That article calls Yuri Gagarin the first person in outer space, I take issue with that as to me outer space is not 327km away, that is within the thermosphere - an area today used by astronaughts in the ISS (~410 km), being within the earths atmosphere (however barely) are LEO, Low Earth Orbit. Low being the operative word. Even a HEO only goes to 36,000 km. Only Apollo missions have gone beyond this, and the exosphere past that (~600 km - 190,000 km). The moon is 360,000 - 405,000 km away.
So is beyond the exosphere outer space? Not to some.
Wikipedia states that 100 km is the line for internation space treaties, and calls it outer space beyond that. So possibly, but I could've edited that ten minutes ago to read just 1m.
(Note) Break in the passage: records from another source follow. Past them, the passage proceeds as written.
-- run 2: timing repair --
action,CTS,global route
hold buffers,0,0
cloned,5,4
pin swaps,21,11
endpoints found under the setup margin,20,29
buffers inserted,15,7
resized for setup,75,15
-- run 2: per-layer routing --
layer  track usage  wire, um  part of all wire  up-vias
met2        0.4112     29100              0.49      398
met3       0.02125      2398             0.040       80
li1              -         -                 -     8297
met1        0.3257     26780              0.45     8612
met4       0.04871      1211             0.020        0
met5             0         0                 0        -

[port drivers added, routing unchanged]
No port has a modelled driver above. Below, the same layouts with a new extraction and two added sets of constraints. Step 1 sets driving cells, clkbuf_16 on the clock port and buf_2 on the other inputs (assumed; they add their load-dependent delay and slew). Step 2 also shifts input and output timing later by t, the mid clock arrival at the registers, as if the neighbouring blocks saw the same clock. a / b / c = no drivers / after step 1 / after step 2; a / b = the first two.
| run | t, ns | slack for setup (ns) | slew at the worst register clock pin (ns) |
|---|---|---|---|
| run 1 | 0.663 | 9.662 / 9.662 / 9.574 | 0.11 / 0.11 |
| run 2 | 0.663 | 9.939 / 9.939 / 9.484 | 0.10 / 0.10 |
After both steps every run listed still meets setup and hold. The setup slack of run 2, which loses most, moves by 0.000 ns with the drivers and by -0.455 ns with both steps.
For NASA I can't find anything stating where they say outer space starts. You'd think if one government dept. would know, and say, this information it'd be them.
Ed Stone, one of the lead guys behind Voyage 1 says that Voyager 1 will be in outer space once it has left the solar system (heliosphere), it is currently ~11bn miles away - and that still isn't quite into outer space!
I think it's up to each individual to decide where outer space starts for them, I'm still undecided, but it's definitely not 327 km away.
(This post is not intended to belittle anything acheived by Gagarin, or other astronaughts since.)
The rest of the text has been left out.